Open inf17101 opened 2 months ago
After analyzing the issue, the server does not send the WorkloadState with ExecutionState::Removed
for workloads that are in Pending::Initial
and were removed due to the previous executed update state. To handle this situation correctly and to introduce a proper fix, the server needs to know about the connected agents. The list agents feature #155 is scheduled for the next release, so the bug fix relying on this feature, will be moved to the next release, too.
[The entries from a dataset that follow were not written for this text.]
File: src/rtl/psr_pkg.sv
// Shared types for the panel self-refresh source controller.
// Assumes: a 3-bit state code whose values are visible to software.
package psr_pkg;

    typedef enum logic [2:0] {
        PSR_OFF    = 3'd0,
        PSR_IDLE   = 3'd1,
        PSR_ENTRY  = 3'd2,
        PSR_ACTIVE = 3'd3,
        PSR_SFU    = 3'd4,
        PSR_EXIT   = 3'd5
    } psr_state_e;

    typedef enum logic [1:0] {
        WAKE_0US    = 2'd0,
        WAKE_100US  = 2'd1,
        WAKE_500US  = 2'd2,
        WAKE_2500US = 2'd3
    } wake_code_e;

endpackage

File: src/rtl/psr_wake_encode.sv
// Maps a requested wake-up time value onto a two-bit time code.
// Assumes: the value is unsigned; thresholds are fixed by the link rules.
module psr_wake_encode
    import psr_pkg::*;
#(
    parameter int VAL_W = 4
) (
    input  logic [VAL_W-1:0] req_i,
    output wake_code_e       code_o
);

    localparam logic [VAL_W-1:0] LIM_LONG = VAL_W'(5);
    localparam logic [VAL_W-1:0] LIM_MID  = VAL_W'(1);

    // Pick the smallest time bucket that covers the request.
    always_comb begin
        if (req_i > LIM_LONG)
            code_o = WAKE_2500US;
        else if (req_i > LIM_MID)
            code_o = WAKE_500US;
        else if (req_i != '0)
            code_o = WAKE_100US;
        else
            code_o = WAKE_0US;
    end

endmodule

File: src/rtl/psr_idle_tracker.sv
// Counts consecutive frames with no frame-buffer write while entry runs.
// Assumes: vsync_i is a one-cycle strobe; the count restarts whenever run_i is low.
module psr_idle_tracker #(
    parameter int IDLE_W   = 4,
    parameter int MIN_IDLE = 6
) (
    input  logic              clk,
    input  logic              rst_n,
    input  logic              run_i,
    input  logic              vsync_i,
    input  logic              upd_i,
    input  logic [IDLE_W-1:0] cfg_i,
    output logic              reached_o
);

    localparam int CNT_W = IDLE_W + 1;
    localparam logic [IDLE_W-1:0] FLOOR = IDLE_W'(MIN_IDLE);

    logic [IDLE_W-1:0] thresh;
    logic [CNT_W-1:0]  cnt_q;
    logic              dirty_q;
    logic              frame_dirty;

    // Clamp the requested threshold to the minimum quiet-frame count.
    always_comb thresh = (cfg_i < FLOOR) ? FLOOR : cfg_i;

    // A frame is dirty if a write came earlier in it or on its closing strobe.
    always_comb frame_dirty = dirty_q | upd_i;

    // Completion fires on the strobe that closes the last needed clean frame.
    always_comb reached_o = run_i & vsync_i & ~frame_dirty &
                            ((cnt_q + CNT_W'(1)) >= {1'b0, thresh});

    // Track the dirty flag and the clean-frame count per frame.
    always_ff @(posedge clk) begin
        if (!rst_n || !run_i) begin
            cnt_q   <= '0;
            dirty_q <= 1'b0;
        end else if (vsync_i) begin
            dirty_q <= 1'b0;
            if (frame_dirty)
                cnt_q <= '0;
            else if (cnt_q != {CNT_W{1'b1}})
                cnt_q <= cnt_q + CNT_W'(1);
        end else if (upd_i) begin
            dirty_q <= 1'b1;
        end
    end

endmodule

File: src/rtl/psr_wake_timer.sv
// Bounds the wait for the wake acknowledge with a programmable cycle budget.
// Assumes: run_i stays high for the whole wait; the count restarts when it drops.
module psr_wake_timer #(
    parameter int TMO_W = 16
) (
    input  logic             clk,
    input  logic             rst_n,
    input  logic             run_i,
    input  logic [TMO_W-1:0] limit_i,
    output logic             expire_o
);

    logic [TMO_W-1:0] cnt_q;

    // Expire once the cycles spent waiting equal the budget.
    always_comb expire_o = run_i & (cnt_q == limit_i);

    // Count cycles spent waiting, saturating at the top value.
    always_ff @(posedge clk) begin
        if (!rst_n || !run_i)
            cnt_q <= '0;
        else if (cnt_q != {TMO_W{1'b1}})
            cnt_q <= cnt_q + TMO_W'(1);
    end

endmodule

File: src/rtl/psr_src_ctrl.sv
// Source-side self-refresh sequencer: six states, commanded and self-timed moves.
// Assumes: request inputs are one-cycle pulses synchronous to clk; enable is a level.
module psr_src_ctrl
    import psr_pkg::*;
#(
    parameter int IDLE_W   = 4,
    parameter int MIN_IDLE = 6,
    parameter int WAKE_W   = 4,
    parameter int TMO_W    = 16
) (
    input  logic              clk,
    input  logic              rst_n,
    input  logic              enable_i,
    input  logic              activate_i,
    input  logic              exit_i,
    input  logic              sfu_req_i,
    input  logic              vsync_i,
    input  logic              upd_i,
    input  logic [IDLE_W-1:0] idle_cfg_i,
    input  logic [WAKE_W-1:0] wake_time_i,
    input  logic [TMO_W-1:0]  ack_limit_i,
    input  logic              wake_ack_i,
    output logic [2:0]        state_o,
    output logic              in_trans_o,
    output logic              wake_req_o,
    output logic [1:0]        wake_code_o,
    output logic              sfu_pend_o,
    output logic              err_o,
    output logic              timeout_o
);

    psr_state_e state_q, state_d;
    logic       sfu_q, err_q, tmo_q, wreq_q;
    logic       idle_reached, ack_expired;
    logic       tmo_set, illegal_req;
    logic       sfu_done;
    wake_code_e wake_code;

    psr_idle_tracker #(
        .IDLE_W   (IDLE_W),
        .MIN_IDLE (MIN_IDLE)
    ) u_idle (
        .clk       (clk),
        .rst_n     (rst_n),
        .run_i     (state_q == PSR_ENTRY),
        .vsync_i   (vsync_i),
        .upd_i     (upd_i),
        .cfg_i     (idle_cfg_i),
        .reached_o (idle_reached)
    );

    psr_wake_timer #(
        .TMO_W (TMO_W)
    ) u_timer (
        .clk      (clk),
        .rst_n    (rst_n),
        .run_i    (state_q == PSR_EXIT),
        .limit_i  (ack_limit_i),
        .expire_o (ack_expired)
    );

    psr_wake_encode #(
        .VAL_W (WAKE_W)
    ) u_enc (
        .req_i  (wake_time_i),
        .code_o (wake_code)
    );

    // Next-state selection; disable outranks exit, exit outranks frame update.
    always_comb begin
        state_d = state_q;
        tmo_set = 1'b0;
        case (state_q)
            PSR_OFF:    if (enable_i) state_d = PSR_IDLE;
            PSR_IDLE: begin
                if (!enable_i)       state_d = PSR_OFF;
                else if (activate_i) state_d = PSR_ENTRY;
            end
            PSR_ENTRY:  if (idle_reached) state_d = PSR_ACTIVE;
            PSR_ACTIVE: begin
                if (!enable_i)               state_d = PSR_OFF;
                else if (exit_i)             state_d = PSR_EXIT;
                else if (sfu_q && vsync_i)   state_d = PSR_SFU;
            end
            PSR_SFU: begin
                if (!enable_i)    state_d = PSR_OFF;
                else if (exit_i)  state_d = PSR_EXIT;
                else if (vsync_i) state_d = PSR_ACTIVE;
            end
            PSR_EXIT: begin
                if (wake_ack_i) begin
                    state_d = PSR_IDLE;
                end else if (ack_expired) begin
                    state_d = PSR_IDLE;
                    tmo_set = 1'b1;
                end
            end
            default:    state_d = PSR_OFF;
        endcase
    end

    // Classify requests that the current state does not accept.
    always_comb illegal_req =
        (activate_i && state_q != PSR_IDLE) ||
        (exit_i && state_q != PSR_ACTIVE && state_q != PSR_SFU) ||
        (sfu_req_i && state_q == PSR_OFF);

    // The one-frame update completes on the return from state 4 to state 3.
    always_comb sfu_done = (state_q == PSR_SFU) && (state_d == PSR_ACTIVE);

    // State register.
    always_ff @(posedge clk) begin
        if (!rst_n) state_q <= PSR_OFF;
        else        state_q <= state_d;
    end

    // Wake strobe marks the first cycle spent in exit.
    always_ff @(posedge clk) begin
        if (!rst_n) wreq_q <= 1'b0;
        else        wreq_q <= (state_d == PSR_EXIT) && (state_q != PSR_EXIT);
    end

    // Single-frame pending flag: a new request wins over a clear.
    always_ff @(posedge clk) begin
        if (!rst_n)
            sfu_q <= 1'b0;
        else if (sfu_req_i && state_q != PSR_OFF)
            sfu_q <= 1'b1;
        else if (sfu_done || state_d == PSR_OFF)
            sfu_q <= 1'b0;
    end

    // Sticky error and timeout flags, cleared only by reset.
    always_ff @(posedge clk) begin
        if (!rst_n) begin
            err_q <= 1'b0;
            tmo_q <= 1'b0;
        end else begin
            if (illegal_req) err_q <= 1'b1;
            if (tmo_set)     tmo_q <= 1'b1;
        end
    end

    // Output mapping.
    always_comb begin
        state_o     = state_q;
        in_trans_o  = (state_q == PSR_ENTRY) || (state_q == PSR_EXIT);
        wake_req_o  = wreq_q;
        wake_code_o = wake_code;
        sfu_pend_o  = sfu_q;
        err_o       = err_q;
        timeout_o   = tmo_q;
    end

endmodule

File: config.mk
export PLATFORM = sky130hd
export DESIGN_NAME = psr_src_ctrl
export DESIGN_NICKNAME = d
export VERILOG_FILES = /design/src/rtl/psr_pkg.sv /design/src/rtl/psr_wake_encode.sv /design/src/rtl/psr_idle_tracker.sv /design/src/rtl/psr_wake_timer.sv /design/src/rtl/psr_src_ctrl.sv
export SDC_FILE = /design/constraint.sdc
export NUM_CORES = 1
export LEC_CHECK = 0
export BUFFER_PORTS_ARGS = -buffer_cell sky130_fd_sc_hd__buf_2
export CORE_ASPECT_RATIO = 0.5
export CORE_UTILIZATION = 23
export DETAILED_ROUTE_END_ITERATION = 12
export REMOVE_ABC_BUFFERS = 1
export SLEW_MARGIN = 20
export SYNTH_ARGS = -nofsm -noshare
export SYNTH_HDL_FRONTEND = slang
export SYNTH_HIERARCHICAL = 1
export SYNTH_SLANG_ARGS = --single-unit
export TNS_END_PERCENT = 5
File: constraint.sdc
create_clock -name clk -period 2.9 [get_ports clk]
set_input_delay 0.29 -clock clk [delete_from_list [all_inputs] [get_ports clk]]
set_output_delay 0.29 -clock clk [all_outputs]
set_load 0.01 [all_outputs]
==> run metrics, run 1 <==
status complete, no violations; Max Slew Vio Count 0; CP Cell Sequence ha_1 -> ha_1 -> a21o_1 -> a2111oi_2 -> nor3_1 -> nand2_1 -> o221ai_2 -> a221oi_2 -> o21ai_1; worst setup path category reg2reg; post-route ant nets 0; worst-path fanout max 4; Placeable Area approximately 8000 um^2; gpl congestion 0.813; hold buffer count at CTS 0; Final min period 2.23 ns; IO Port Bufs between 40 and 50; Worst R2R Start u_idle/cnt_q[0]$_SDFFE_PP0P_; Final WS setup between 0.6 and 0.7 ns; vias per cell 4.70; Syn Area/Cell ~8.3 um^2; post-route setup TNS 0 ns; FP Rows 23; hpwl dp 3480 um; worst min-delay path class in2reg; GRT overflow 0; Worst-path clk slew 0.05 ns; final wirelength roughly 4600 um; H-tree Lvls 2; RSZ-0062 raised after global routing no; TritonCTS clock tree done; cell area after placement 2200 um^2; Num CTS Buffers 5; DR DRC count 0; Die W between 100 and 150 um; design area about 2300 um^2; EDFF count, synth 0; Slew @ Worst Pin 0.547 ns; Die Span Y ~67 um; clock sink total 29; Crit path required time 3.06 ns; Fmax about 450 MHz; Seq/Total Area, Yosys 30.3%; clock root buffer clkbuf_16; worst hold path startpoint vsync_i; GRT Total Usage 10.8%; initial DRC count roughly 140; Post-synth ARST share 0%; crit path launch type flip-flop; commonest non-fill, non-tap cell in the layout buf_2; max-cap viol count 0; setup violators final 0; # nets final 311; synth unique cells 55; CP max stage cell a2111oi_2; die area 8730 um^2; Lkg Pwr roughly 0.9 nW; area of the mapped netlist between 1500 and 2000 um^2; Worst slew margin a little under two thirds; Syn Inst Count 232; initial antenna violation count 0; most frequent cells in the layout buf_2 (42), dfxtp_1 (29), nor2_1 (17), nand2_1 (17), a21oi_1 (16); Yosys top cell by area dfxtp_1; Vias around 1.8k; postcts setup bufs 0; final hold viol count 0; drt wl/cell between 10 and 15 um; Place WS 0.602 ns; initial core utilization between 20% and 30%; synth warn 6; post-CTS sizing 0; top cell type's share of synthesized area 30.3%; CTS Buffer Depth 2; Top cell by count, worst path ha_1; peak supply drop 0.181 mV; crit path from u_idle/cnt_q[0]$_SDFFE_PP0P_; fraction of layout cells with a size suffix above 1 22.1%; largest net degree at the start of global routing 16; global-route wire length before repair 7360 um; I/O Pins 43; worst skew pair latency 0.27 ns; Power Dens Cells 431 nW/um^2; CP Data Arrival Time 2.39 ns; Yosys reg bits 29; number of inserted diodes 0; drt first pass iters 4; max incr delay on CP 0.35 ns; vias in the first global route around 1.6k; Top FF cell, synth dfxtp_1; Clock Skew 0.00460 ns; Syn-to-layout area delta 22.3%; Critical Path Sink Type flip-flop; final period utilization between 70 and 80%; synth top area cells dfxtp_1 (30%), xnor2_1 (6.9%), ha_1 (4.6%), a21oi_1 (4.2%), nand2_1 (3.3%)
-- Yosys cell counts (2+ instances only) --
| cell type | number |
|---|---|
| a21o_1 | 2 |
| a21oi_1 | 16 |
| a22oi_1 | 3 |
| a31oi_1 | 5 |
| and2_1 | 2 |
| and3_1 | 3 |
| and4_1 | 4 |
| buf_2 | 6 |
| buf_6 | 3 |
| dfxtp_1 | 29 |
| ha_1 | 7 |
| inv_1 | 9 |
| mux2i_1 | 2 |
| nand2_1 | 17 |
| nand2b_1 | 3 |
| nand3_1 | 9 |
| nand3b_1 | 2 |
| nand4_1 | 6 |
| nor2_1 | 17 |
| nor2b_1 | 7 |
| nor3_1 | 8 |
| nor3b_1 | 2 |
| nor4_1 | 4 |
| o21a_1 | 2 |
| o21ai_0 | 5 |
| o21ai_1 | 3 |
| o31ai_1 | 3 |
| o32a_1 | 2 |
| o41ai_1 | 2 |
| or3_1 | 4 |
| or4_1 | 2 |
| xnor2_1 | 15 |
| xor2_1 | 6 |
-- registers in the layout (all words and copies together) (netlist names) --
signal,flops
wake_req_o,1
u_idle/dirty_q,1
u_idle/cnt_q,5
state_o,3
u_timer/cnt_q,16
err_o,1
timeout_o,1
sfu_pend_o,1
-- per-layer routing --
metal,up-vias,part of all wire (%),GRT usage [%]
li1,935,-,-
met1,827,48,13.0
met2,36,48,19.4
met4,0,0.39,2.21
met3,2,3.5,3.20
met5,-,0,0
-- worst max-delay path, delay by kind of cell, from the launching register on --
kind	cells	cell delay (ns)
adders and majority gates	2	0.63
and+or+nand+nor	2	0.16
DFF	1	0.34
AOI/OAI and AO/OA	5	0.99
-- stage by stage --
stage               hold slack, ns  cells  utilization, %  power (mW)
global route                 0.357    383            29.2        1.06
finish                       0.340    383            29.2        1.01
global placement             0.449    376            27.4       0.512
detailed placement           0.452    376            27.4       0.513
CTS                          0.325    383            29.2        1.02
floorplan                    0.369    221               -       0.464
-- final timing paths --
check                                                    to  slack (ns)  depth (start not counted)
worst max-delay path                sfu_pend_o$_SDFFE_PN0P_        0.67                          9
worst min-delay path            u_idle/dirty_q$_SDFFE_PP0P_        0.34                          2
worst max register to register      sfu_pend_o$_SDFFE_PN0P_        0.67                          9
worst min register to register           err_o$_SDFFE_PN0P_        0.46                          1
-- cells by family after synthesis --
group | after synthesis | share of synthesized area (%)
xor+xnor | 21 | 9.60
mux | 2 | 1.04
buf+inv | 20 | 5.55
flops | 29 | 30.3
compound gates | 54 | 19.8
simple gates | 99 | 29.2
fa+ha+maj | 7 | 4.57
-- cell type report --
class / count / area [um^2]
Timing Repair Buffer: 43 / 218
Sequential cell: 29 / 581
Multi-Input combinational cell: 183 / 1230
Tap cell: 112 / 140
Clock buffer: 7 / 143
Fill cell: 872 / 5680
Inverter: 9 / 33.8
-- power breakdown --
part,internal [mW],switching (mW)
Combinational,0.0462,0.0469
Clock,0.336,0.172
Sequential,0.403,0.00679
Power figures use the tool's default switching activity.
==> inputs of run 2 (changes only) <==
ABC_AREA = 1   (was unset)
clock period = 1.95 ns   (was 2.9 ns; I/O delays follow)
==> run 2 against run 1 <==
Net effect: clock-buffer cell count fell by 1; synthesized cell count rose by 44%; register-to-register slack got worse by 0.66 ns; total power rose by 46%; die area rose by 6.9%; non-clock buffer count rose by 13; largest cell class unchanged; largest power group unchanged.
==> run metrics, run 2 <==
status complete, no violations; GRT overflow 0 (unchanged); initial antenna violation count 0 (unchanged); RSZ-0062 raised after global routing yes; synth top area cells dfxtp_1 (28%), nand2_1 (17%), inv_1 (8.4%), nor2_1 (8.4%), nand3_1 (6.8%); Yosys top cell by area dfxtp_1; final period utilization 99.9% (+23 points); worst min-delay path class in2reg; Syn Area/Cell 6.16 um^2 (-25%); Largest Register u_timer/cnt_q; hold path cells 3 (+1); Post-synth ARST share 0% (unchanged); top cell type's share of synthesized area 28.3% (-2.0 points); final hold viol count 0 (unchanged); Fmax 513 MHz (+15%); fraction of layout cells with a size suffix above 1 24.3% (+2.2 points); worst hold path startpoint rst_n; Power Dens Cells 553 nW/um^2 (+28%); Yosys reg bits 29 (unchanged); Top cell by count, worst path nand3_1; Slew @ Worst Pin 0.302 ns (-0.246 ns); clock root buffer clkbuf_16; crit path launch type flip-flop; Critical Path Sink Type flip-flop; R2R setup slack 0.002 ns (-0.66 ns); final wirelength 5500 um (+19%); Worst R2R Start u_idle/cnt_q[0]$_SDFFE_PP0P_; GRT Total Usage 12.4% (+1.6 points); worst skew pair latency 0.28 ns (about the same); hpwl dp 4310 um (+24%); Max Slew Vio Count 0 (unchanged); top cells by count, synth nand2_1 (95), inv_1 (46), nor2_1 (46); area of the mapped netlist 2050 um^2 (+7.0%); Filler cells 913 (+4.7%); Reg2Reg Depth 16 (+7); Worst slew margin 79.8% (+16 points); Num CTS Buffers 5 (unchanged); peak supply drop 0.278 mV (+53%); largest net degree at the start of global routing 14 (-2); max FFs per register 16 (unchanged); Reg area 584 um^2 (+0.65%); Lkg Pwr 1.27 nW (+42%); CTS Buffer Depth 2 (unchanged); Final min period 1.95 ns (-0.286 ns); most frequent cells in the layout nand2_1 (93), inv_1 (46), nor2_1 (45); I/O Pins 43 (unchanged); Placeable Area 8320 um^2 (+3.6%); IO Port Bufs 42 (unchanged); footprint of the multi-input gates 1310 um^2 (+6.2%); CP Cell Sequence buf_4 -> nand3_1 -> nand2_1 -> nand2_2 -> ha_4 -> inv_1 -> nor2_2 -> nand3_1 -> nand3_1 -> nor2_1 -> nor2_1 -> nand2_1 -> nand2_2 -> a21oi_2 -> buf_4 -> nor3b_2; worst-path fanout max 5 (+1); synth warn 6 (unchanged); worst setup path category reg2reg; initial DRC count 133 (-6.3%); FP Rows 23 (unchanged); Top FF cell, synth dfxtp_1; R2R Path End wake_req_o$_SDFF_PN0_; max-cap viol count 0 (unchanged); Die Span Y 68.8 um (+3.4%); DR DRC count 0 (unchanged); gpl congestion 0.841 (+3.5%); global-route wire length before repair 8850 um (+20%); Buf+Inv Stages, Crit Path 3 (+3); TritonCTS clock tree done; CP top delay family simple AND/OR/NAND/NOR gates; CP Data Arrival Time 2.15 ns (-0.24 ns); Syn Inst Count 333 (+44%); drt first pass iters 4 (unchanged); Crit path required time 2.16 ns (-0.90 ns); max incr delay on CP 0.35 ns (about the same); clock sink total 29 (unchanged); count leader, synth nand2_1; vias in the first global route 1,936 (+22%); H-tree Lvls 2 (unchanged); setup violators final 0 (unchanged); vias per cell 4.40 (-6.3%); post-route ant nets 0 (unchanged); # nets final 434 (+40%); Syn-to-layout area delta 30.4%; hold endpoint state_o[2]$_SDFF_PN0_; initial core utilization 24.7% (+0.80 points); drt wl/cell 10.8 um (-10%); final hold slack 0.206 ns (-0.134 ns); number of inserted diodes 0 (unchanged); Seq/Total Area, Yosys 28.3% (-2.0 points); synth unique cells 29 (-47%); Worst-path clk slew 0.05 ns (about the same); CP max stage cell dfxtp_2; post-route setup TNS 0 ns (unchanged); commonest non-fill, non-tap cell in the layout nand2_1; Die W 136 um (+3.4%); Vias 2,233 (+24%); Clock Skew 0.00753 ns (+0.00293 ns); die area 9330 um^2 (+6.9%); hold buffer count at CTS 0 (unchanged); EDFF count, synth 0 (unchanged)
## run 2: cell count changes after synthesis, sizes merged, moves of 8 or more
cell	before	now
inv	9	51
nand2	18	99
nand3	10	31
nor2	18	52
o21ai	8	16
xnor2	15	5
## run 2: metrics by stage
stage	util (%)	cells	area (um^2)	setup slack [ns]	total power, mW
floorplan	-	331	2030	0.0353	0.685
global placement	29.7	497	2470	0.0422	0.758
detailed placement	29.7	497	2470	0.00533	0.758
CTS	31.5	506	2620	0.00621	1.50
global route	32.2	507	2680	-0.206	1.56
finish	32.2	507	2680	0.00196	1.48
## run 2: power by group
part,switching (mW),internal [mW],total [mW]
registers,0.00352,0.598,0.602
logic,0.0821,0.0657,0.148
clock network,0.262,0.467,0.729
total,0.348,1.13,1.48
## run 2: how the worst max path moves through the flow
stage                              end                         start  cells after the start
6_report         wake_req_o$_SDFF_PN0_  u_idle/cnt_q[0]$_SDFFE_PP0P_                     16
5_1_grt          wake_req_o$_SDFF_PN0_  u_idle/cnt_q[0]$_SDFFE_PP0P_                     16
4_1_cts        sfu_pend_o$_SDFFE_PN0P_  u_idle/cnt_q[1]$_SDFFE_PP0P_                     15
3_5_place_dp   sfu_pend_o$_SDFFE_PN0P_  u_idle/cnt_q[0]$_SDFFE_PP0P_                     15
3_3_place_gp   sfu_pend_o$_SDFFE_PN0P_  u_idle/cnt_q[0]$_SDFFE_PP0P_                     15
2_1_floorplan  sfu_pend_o$_SDFFE_PN0P_  u_idle/cnt_q[0]$_SDFFE_PP0P_                     15
## run 2: worst min-delay path: stages
cell and delay [ns]:
buf_2 0.12, o21ai_1 0.08, inv_2 0.05
## run 2: metal layers
metal  vias to the layer above  track usage, %  wire length, um
li1                       1186               -                -
met1                      1002            16.0             2820
met2                        41            20.0             2410
met3                         4            3.14              208
met4                         0            4.92               65
met5                         -               0                0
## run 2: kinds of logic after synthesis
kind of cell	Yosys count	synth area share, %
adder cells (fa/ha/maj)	7	4.27
flip-flops	29	28.3
buffers and inverters	53	10.4
AO/OA/AOI/OAI	40	11.1
XOR/XNOR	8	3.41
AND/OR/NAND/NOR	196	42.5
## run 2: repair_timing
action,CTS,global route
resized for setup,0,12
hold endpoints to repair,0,0
setup buffers,1,1
pin swaps,1,6
endpoints found under the setup margin,1,3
Currently working on this. Since the topic is a little bit more complex to solve then initially thought (there where more stucking cases like for unscheduled workloads. And also how the wait list is initialized currently on main branch with data of the requested complete state is not correct for some corner cases).
I have commit to the branch https://github.com/eclipse-ankaios/ankaios/tree/320_fix_deleted_pending_workloads a first solution for most of the stucking cases. However, currently there is some basic implementation for testing that the stucking wait list and missing information in the table of deleted pending workloads is fixed. Never the less, I need to refactor the code (I want to get rid of the BTreeMap which I thought I need initially when starting to implement the bug fix, and in addition I will eliminate the second get_complete_state request since the new added workloads can be taken from the new constructed complete state.)
I will continue on this after my vacation, since tests and requirements must be adapted as well.
When using
ank set state
in the wait mode and the passed new complete state removes workloads that are in the current desired state but were not initially started because their Ankaios agent is not running, then the wait mode stucks and hangs up.Current Behavior
Ank CLI set state hangs up:
Expected Behavior
Set state shall know that they are not initially started but removed. It shall not stuck.
Steps to Reproduce
To reproduce the issue you can use the provided example startConfig.yml inside the repository. The config contains one workload for agent_A and three other workloads for agent_B.
Context (Environment)
Ank CLI ank set state command all supported platforms
Logs
Additional Information
Final result
To be filled by the one closing the issue.